• _TASK ITEM_: The entries below contain a stretch that opens with the line containing "- Final core" and closes with the line containing "- Internal: about 0.23 mW"; set down that stretch exactly, both ends included, and nothing else.

PROVIDED RECORDS Block Start

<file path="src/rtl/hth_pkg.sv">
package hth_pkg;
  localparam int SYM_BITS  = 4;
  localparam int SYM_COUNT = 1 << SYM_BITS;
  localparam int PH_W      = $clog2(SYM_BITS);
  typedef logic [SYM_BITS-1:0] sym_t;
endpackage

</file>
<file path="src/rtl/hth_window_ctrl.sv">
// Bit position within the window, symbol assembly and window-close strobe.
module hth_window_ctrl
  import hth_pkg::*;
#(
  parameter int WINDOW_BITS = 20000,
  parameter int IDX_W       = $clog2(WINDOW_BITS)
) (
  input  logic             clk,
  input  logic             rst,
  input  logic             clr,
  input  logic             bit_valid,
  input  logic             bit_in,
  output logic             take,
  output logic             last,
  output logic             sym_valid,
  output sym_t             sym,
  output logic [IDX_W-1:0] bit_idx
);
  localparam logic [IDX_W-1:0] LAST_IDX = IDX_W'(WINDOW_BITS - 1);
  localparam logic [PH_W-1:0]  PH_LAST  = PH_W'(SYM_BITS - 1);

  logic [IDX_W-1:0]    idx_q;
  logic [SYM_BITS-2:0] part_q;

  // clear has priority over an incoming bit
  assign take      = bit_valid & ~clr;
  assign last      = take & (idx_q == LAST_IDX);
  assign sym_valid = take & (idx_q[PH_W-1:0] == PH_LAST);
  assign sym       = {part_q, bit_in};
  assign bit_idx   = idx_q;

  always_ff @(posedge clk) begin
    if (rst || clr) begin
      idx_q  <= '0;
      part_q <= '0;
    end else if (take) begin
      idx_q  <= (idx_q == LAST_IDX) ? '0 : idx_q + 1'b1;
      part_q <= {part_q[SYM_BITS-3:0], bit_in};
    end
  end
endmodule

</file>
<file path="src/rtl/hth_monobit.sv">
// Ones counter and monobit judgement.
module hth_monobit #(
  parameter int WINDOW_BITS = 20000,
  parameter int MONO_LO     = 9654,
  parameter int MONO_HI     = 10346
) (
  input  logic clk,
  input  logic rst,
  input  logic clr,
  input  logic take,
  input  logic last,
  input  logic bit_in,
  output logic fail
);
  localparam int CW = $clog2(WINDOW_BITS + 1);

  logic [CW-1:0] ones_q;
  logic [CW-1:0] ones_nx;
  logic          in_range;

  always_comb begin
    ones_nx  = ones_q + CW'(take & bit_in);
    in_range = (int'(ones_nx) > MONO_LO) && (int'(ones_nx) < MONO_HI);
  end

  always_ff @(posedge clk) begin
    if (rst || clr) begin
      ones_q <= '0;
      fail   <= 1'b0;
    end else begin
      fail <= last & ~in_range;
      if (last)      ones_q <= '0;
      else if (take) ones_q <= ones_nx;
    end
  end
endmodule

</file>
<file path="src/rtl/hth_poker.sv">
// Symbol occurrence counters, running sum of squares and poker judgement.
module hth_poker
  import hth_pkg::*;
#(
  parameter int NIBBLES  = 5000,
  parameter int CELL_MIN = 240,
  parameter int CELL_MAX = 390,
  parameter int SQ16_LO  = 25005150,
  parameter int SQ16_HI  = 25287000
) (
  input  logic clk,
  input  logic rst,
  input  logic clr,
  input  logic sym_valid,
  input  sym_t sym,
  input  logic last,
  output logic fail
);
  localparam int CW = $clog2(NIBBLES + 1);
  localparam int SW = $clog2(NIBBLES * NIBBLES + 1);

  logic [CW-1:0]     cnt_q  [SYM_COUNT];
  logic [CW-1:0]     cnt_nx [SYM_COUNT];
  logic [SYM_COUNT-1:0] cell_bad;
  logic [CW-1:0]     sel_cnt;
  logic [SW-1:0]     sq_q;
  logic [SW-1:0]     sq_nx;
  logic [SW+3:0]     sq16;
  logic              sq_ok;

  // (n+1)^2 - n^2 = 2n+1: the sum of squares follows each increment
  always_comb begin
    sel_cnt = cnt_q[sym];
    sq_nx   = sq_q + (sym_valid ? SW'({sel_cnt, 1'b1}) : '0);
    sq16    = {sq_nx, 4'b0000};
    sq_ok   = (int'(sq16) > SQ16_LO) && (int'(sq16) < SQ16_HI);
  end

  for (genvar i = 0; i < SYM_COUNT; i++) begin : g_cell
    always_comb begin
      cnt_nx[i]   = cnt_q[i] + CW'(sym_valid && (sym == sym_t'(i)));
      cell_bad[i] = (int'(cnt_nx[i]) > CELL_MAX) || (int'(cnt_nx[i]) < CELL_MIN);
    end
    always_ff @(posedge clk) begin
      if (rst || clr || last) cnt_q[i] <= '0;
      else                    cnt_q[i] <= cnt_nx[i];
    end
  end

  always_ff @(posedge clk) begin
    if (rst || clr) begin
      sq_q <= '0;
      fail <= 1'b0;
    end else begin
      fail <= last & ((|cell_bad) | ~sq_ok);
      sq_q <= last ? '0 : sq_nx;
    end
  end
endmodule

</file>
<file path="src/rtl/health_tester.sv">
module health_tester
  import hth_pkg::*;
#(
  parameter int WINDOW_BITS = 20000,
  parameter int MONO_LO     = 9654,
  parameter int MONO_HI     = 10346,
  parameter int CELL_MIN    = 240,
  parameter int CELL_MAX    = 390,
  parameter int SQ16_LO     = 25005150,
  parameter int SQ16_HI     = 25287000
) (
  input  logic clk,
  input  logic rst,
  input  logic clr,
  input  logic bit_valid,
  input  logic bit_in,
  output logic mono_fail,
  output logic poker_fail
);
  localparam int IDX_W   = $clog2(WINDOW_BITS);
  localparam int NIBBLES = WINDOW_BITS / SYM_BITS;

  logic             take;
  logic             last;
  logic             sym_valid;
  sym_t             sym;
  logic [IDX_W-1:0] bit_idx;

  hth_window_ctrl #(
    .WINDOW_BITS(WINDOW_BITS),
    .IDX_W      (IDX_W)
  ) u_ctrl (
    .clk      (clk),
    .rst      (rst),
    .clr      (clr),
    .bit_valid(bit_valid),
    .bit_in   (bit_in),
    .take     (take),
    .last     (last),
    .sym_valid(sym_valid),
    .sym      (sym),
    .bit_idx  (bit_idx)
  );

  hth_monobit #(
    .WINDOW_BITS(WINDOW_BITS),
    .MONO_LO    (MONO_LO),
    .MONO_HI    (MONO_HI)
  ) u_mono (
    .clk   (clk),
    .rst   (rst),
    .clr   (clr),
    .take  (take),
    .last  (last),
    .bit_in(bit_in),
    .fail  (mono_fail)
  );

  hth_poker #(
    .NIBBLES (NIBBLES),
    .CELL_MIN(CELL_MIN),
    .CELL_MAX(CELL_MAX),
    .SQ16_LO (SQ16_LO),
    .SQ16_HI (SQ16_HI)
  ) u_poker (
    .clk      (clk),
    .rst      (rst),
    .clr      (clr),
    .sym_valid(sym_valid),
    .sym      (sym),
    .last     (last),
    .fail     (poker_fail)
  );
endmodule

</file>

PROVIDED RECORDS Block End
PROVIDED RECORDS Block Start

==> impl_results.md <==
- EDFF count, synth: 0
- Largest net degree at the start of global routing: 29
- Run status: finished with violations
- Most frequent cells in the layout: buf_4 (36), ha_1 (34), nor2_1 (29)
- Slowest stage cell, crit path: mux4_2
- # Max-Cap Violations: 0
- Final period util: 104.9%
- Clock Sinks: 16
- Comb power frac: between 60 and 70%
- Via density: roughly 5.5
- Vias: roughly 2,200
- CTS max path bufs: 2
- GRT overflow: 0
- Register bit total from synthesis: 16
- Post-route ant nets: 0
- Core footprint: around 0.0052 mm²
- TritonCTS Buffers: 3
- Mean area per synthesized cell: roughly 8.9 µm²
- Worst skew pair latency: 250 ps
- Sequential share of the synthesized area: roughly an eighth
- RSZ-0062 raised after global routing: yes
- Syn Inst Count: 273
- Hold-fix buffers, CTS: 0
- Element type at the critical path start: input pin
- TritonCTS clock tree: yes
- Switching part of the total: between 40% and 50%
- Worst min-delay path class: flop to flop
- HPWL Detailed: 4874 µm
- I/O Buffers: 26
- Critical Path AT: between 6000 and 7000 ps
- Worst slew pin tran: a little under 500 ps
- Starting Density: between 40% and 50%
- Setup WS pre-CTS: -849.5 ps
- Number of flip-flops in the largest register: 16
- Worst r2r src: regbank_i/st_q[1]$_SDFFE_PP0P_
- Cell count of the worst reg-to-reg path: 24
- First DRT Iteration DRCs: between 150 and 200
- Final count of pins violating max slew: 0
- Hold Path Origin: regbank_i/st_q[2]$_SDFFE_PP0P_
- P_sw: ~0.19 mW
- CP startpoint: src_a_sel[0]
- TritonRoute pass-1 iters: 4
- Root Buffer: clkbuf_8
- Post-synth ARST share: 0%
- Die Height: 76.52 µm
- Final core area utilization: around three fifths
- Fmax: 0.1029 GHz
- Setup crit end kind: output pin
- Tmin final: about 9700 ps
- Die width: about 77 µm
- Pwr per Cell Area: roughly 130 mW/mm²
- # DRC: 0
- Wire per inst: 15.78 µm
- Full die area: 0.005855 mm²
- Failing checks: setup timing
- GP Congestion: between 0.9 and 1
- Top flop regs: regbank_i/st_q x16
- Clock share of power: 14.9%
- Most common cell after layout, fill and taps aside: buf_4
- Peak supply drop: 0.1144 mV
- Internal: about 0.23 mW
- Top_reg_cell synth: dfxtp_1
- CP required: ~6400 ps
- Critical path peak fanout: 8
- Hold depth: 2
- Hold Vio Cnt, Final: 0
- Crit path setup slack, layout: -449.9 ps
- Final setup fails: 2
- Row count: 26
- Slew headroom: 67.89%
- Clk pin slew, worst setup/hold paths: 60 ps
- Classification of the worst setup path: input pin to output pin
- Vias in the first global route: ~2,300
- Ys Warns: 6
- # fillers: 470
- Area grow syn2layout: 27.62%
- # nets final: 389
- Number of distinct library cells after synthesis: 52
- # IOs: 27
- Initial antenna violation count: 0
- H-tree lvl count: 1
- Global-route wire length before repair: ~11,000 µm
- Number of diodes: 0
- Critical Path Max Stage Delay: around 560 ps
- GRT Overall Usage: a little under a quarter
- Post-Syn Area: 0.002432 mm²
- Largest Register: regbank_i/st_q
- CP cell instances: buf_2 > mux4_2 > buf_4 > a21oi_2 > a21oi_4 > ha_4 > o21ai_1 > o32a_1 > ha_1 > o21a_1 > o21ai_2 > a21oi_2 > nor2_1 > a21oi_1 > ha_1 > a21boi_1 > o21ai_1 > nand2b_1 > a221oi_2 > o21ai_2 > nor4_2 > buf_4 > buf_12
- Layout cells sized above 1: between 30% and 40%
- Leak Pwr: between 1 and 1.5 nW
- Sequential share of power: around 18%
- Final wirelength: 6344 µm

PROVIDED RECORDS Block End

• _SOLUTION_:
- Final core area utilization: around three fifths
- Fmax: 0.1029 GHz
- Setup crit end kind: output pin
- Tmin final: about 9700 ps
- Die width: about 77 µm
- Pwr per Cell Area: roughly 130 mW/mm²
- # DRC: 0
- Wire per inst: 15.78 µm
- Full die area: 0.005855 mm²
- Failing checks: setup timing
- GP Congestion: between 0.9 and 1
- Top flop regs: regbank_i/st_q x16
- Clock share of power: 14.9%
- Most common cell after layout, fill and taps aside: buf_4
- Peak supply drop: 0.1144 mV
- Internal: about 0.23 mW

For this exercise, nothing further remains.